O casal produziu apenas uma série sob o seu selo de podcasts Archewell Audio desde a assinatura do acordo, em 2020, que supostamente estava avaliado em 20 milhões de dólares (cerca de 18 milhões de euros).

O programa, chamado "Archetypes", liderou as listas da plataforma em diversos mercados, atraindo uma massa de ouvintes interessados nas conversas de Harry e Meghan com mulheres influentes.

Mas a Variety informou na quinta-feira, citando uma fonte não identificada, que o Spotify esperava receber mais material. O príncipe e a duquesa de Sussex, por sua vez, estavam à procura de um novo espaço para o seu conteúdo, segundo a Variety, que citou outra fonte. A AFP contactou o Spotify e sa Archewell, mas não obteve resposta.

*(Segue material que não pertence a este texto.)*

## src/rtl/pap_pkg.sv

```systemverilog
package pap_pkg;
    typedef enum logic [1:0] {
        ST_IDLE,
        ST_FETCH,
        ST_WAIT,
        ST_HOLD
    } pap_state_e;

    localparam int PTR_SRC_BIT = 15;
    localparam int PTR_INC_BIT = 14;
    localparam int PTR_RD_BIT  = 13;
    localparam int DATA_W      = 16;
endpackage

```

## src/rtl/pap_ptr_reg.sv

```systemverilog
module pap_ptr_reg
    import pap_pkg::*;
#(
    parameter int OFF_W = 11
) (
    input  logic              clk,
    input  logic              rst_n,
    input  logic              ptr_we,
    input  logic [15:0]       ptr_wdata,
    input  logic              adv,
    input  logic              adv_word,
    output logic              sel_rx,
    output logic              autoinc,
    output logic              rd_mode,
    output logic [OFF_W-1:0]  offset
);
    localparam logic [OFF_W-1:0] STEP_B = OFF_W'(1);
    localparam logic [OFF_W-1:0] STEP_W = OFF_W'(2);

    always_ff @(posedge clk) begin
        if (!rst_n) begin
            sel_rx  <= 1'b0;
            autoinc <= 1'b0;
            rd_mode <= 1'b0;
            offset  <= '0;
        end else if (ptr_we) begin
            sel_rx  <= ptr_wdata[PTR_SRC_BIT];
            autoinc <= ptr_wdata[PTR_INC_BIT];
            rd_mode <= ptr_wdata[PTR_RD_BIT];
            offset  <= ptr_wdata[OFF_W-1:0];
        end else if (adv) begin
            offset  <= offset + (adv_word ? STEP_W : STEP_B);
        end
    end
endmodule

```

## src/rtl/pap_addr_gen.sv

```systemverilog
module pap_addr_gen #(
    parameter int PG_W  = 6,
    parameter int OFF_W = 11,
    parameter int AW    = PG_W + 8
) (
    input  logic              sel_rx,
    input  logic [PG_W-1:0]   rx_head_pg,
    input  logic [PG_W-1:0]   tx_pkt_pg,
    input  logic [OFF_W-1:0]  offset,
    output logic [AW-1:0]     addr
);
    logic [PG_W-1:0] page;

    always_comb begin
        page = sel_rx ? rx_head_pg : tx_pkt_pg;
        addr = {page, 8'h00} + AW'(offset);
    end
endmodule

```

## src/rtl/pap_rd_fsm.sv

```systemverilog
module pap_rd_fsm
    import pap_pkg::*;
(
    input  logic              clk,
    input  logic              rst_n,
    input  logic              ptr_we,
    input  logic              ptr_rd,
    input  logic              autoinc,
    input  logic              data_re,
    input  logic [DATA_W-1:0] mem_rdata,
    output logic              mem_re,
    output logic              rd_valid,
    output logic              consume,
    output logic [DATA_W-1:0] rd_buf
);
    pap_state_e state, state_nx;

    always_comb begin
        state_nx = state;
        if (ptr_we) begin
            state_nx = ptr_rd ? ST_FETCH : ST_IDLE;
        end else begin
            unique case (state)
                ST_IDLE:  state_nx = ST_IDLE;
                ST_FETCH: state_nx = ST_WAIT;
                ST_WAIT:  state_nx = ST_HOLD;
                ST_HOLD:  state_nx = (data_re && autoinc) ? ST_FETCH : ST_HOLD;
            endcase
        end
    end

    always_ff @(posedge clk) begin
        if (!rst_n) begin
            state  <= ST_IDLE;
            rd_buf <= '0;
        end else begin
            state <= state_nx;
            if (state == ST_WAIT && !ptr_we) begin
                rd_buf <= mem_rdata;
            end
        end
    end

    always_comb begin
        mem_re   = (state == ST_FETCH);
        rd_valid = (state == ST_HOLD);
        consume  = (state == ST_HOLD) && data_re && !ptr_we;
    end
endmodule

```

## src/rtl/pap_port.sv

```systemverilog
module pap_port
    import pap_pkg::*;
#(
    parameter int PG_W  = 6,
    parameter int OFF_W = 11
) (
    input  logic             clk,
    input  logic             rst_n,
    input  logic             ptr_we,
    input  logic [15:0]      ptr_wdata,
    input  logic             data_we,
    input  logic             data_re,
    input  logic             data_word,
    input  logic [15:0]      data_wdata,
    output logic [15:0]      data_rdata,
    output logic             rd_valid,
    input  logic [PG_W-1:0]  rx_head_pg,
    input  logic [PG_W-1:0]  tx_pkt_pg,
    output logic [PG_W+7:0]  mem_addr,
    output logic             mem_re,
    output logic             mem_we,
    output logic             mem_wide,
    output logic [15:0]      mem_wdata,
    input  logic [15:0]      mem_rdata
);
    localparam int AW = PG_W + 8;

    logic             sel_rx_q;
    logic             autoinc_q;
    logic             rd_mode_q;
    logic [OFF_W-1:0] offset_q;
    logic             wr_fire;
    logic             rd_consume;
    logic             adv;
    logic [15:0]      rd_buf;

    always_comb begin
        wr_fire = data_we && !rd_mode_q && !ptr_we;
        adv     = autoinc_q && (wr_fire || rd_consume);
    end

    pap_ptr_reg #(.OFF_W(OFF_W)) u_ptr (
        .clk      (clk),
        .rst_n    (rst_n),
        .ptr_we   (ptr_we),
        .ptr_wdata(ptr_wdata),
        .adv      (adv),
        .adv_word (data_word),
        .sel_rx   (sel_rx_q),
        .autoinc  (autoinc_q),
        .rd_mode  (rd_mode_q),
        .offset   (offset_q)
    );

    pap_addr_gen #(.PG_W(PG_W), .OFF_W(OFF_W), .AW(AW)) u_addr (
        .sel_rx    (sel_rx_q),
        .rx_head_pg(rx_head_pg),
        .tx_pkt_pg (tx_pkt_pg),
        .offset    (offset_q),
        .addr      (mem_addr)
    );

    pap_rd_fsm u_fsm (
        .clk      (clk),
        .rst_n    (rst_n),
        .ptr_we   (ptr_we),
        .ptr_rd   (ptr_wdata[PTR_RD_BIT]),
        .autoinc  (autoinc_q),
        .data_re  (data_re),
        .mem_rdata(mem_rdata),
        .mem_re   (mem_re),
        .rd_valid (rd_valid),
        .consume  (rd_consume),
        .rd_buf   (rd_buf)
    );

    always_comb begin
        mem_we     = wr_fire;
        mem_wide   = data_word;
        mem_wdata  = data_wdata;
        data_rdata = data_word ? rd_buf : {8'h00, rd_buf[7:0]};
    end
endmodule

```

Harry, filho mais novo de Charles III, casou com a ex-atriz de televisão Meghan Markle em 2018. Nessa altura, o casal recebeu uma cobertura positiva dos meios de comunicação, um indício de que os dois ajudariam a trazer a tradicional monarquia britânica para o século XXI. Contudo, as relações entre o casal e o resto da família pioraram bastante nos anos seguintes, com acusações de que Markle foi vítima de racismo.

Depois disso, Harry e a ex-atriz decidiram trocar a sua vida na corte britânica pela ensolarada Califórnia, nos Estados Unidos, de onde continuaram a questionar a realeza. Essa abordagem deu-se na autobiografia explosiva do príncipe, de 38 anos, numa série documental na Netflix e durante uma entrevista para a apresentadora televisiva norte-americana Oprah Winfrey.

Desde que renunciaram aos seus deveres reais, Harry e Meghan tentam fazer dinheiro através de iniciativas nos meios de comunicação.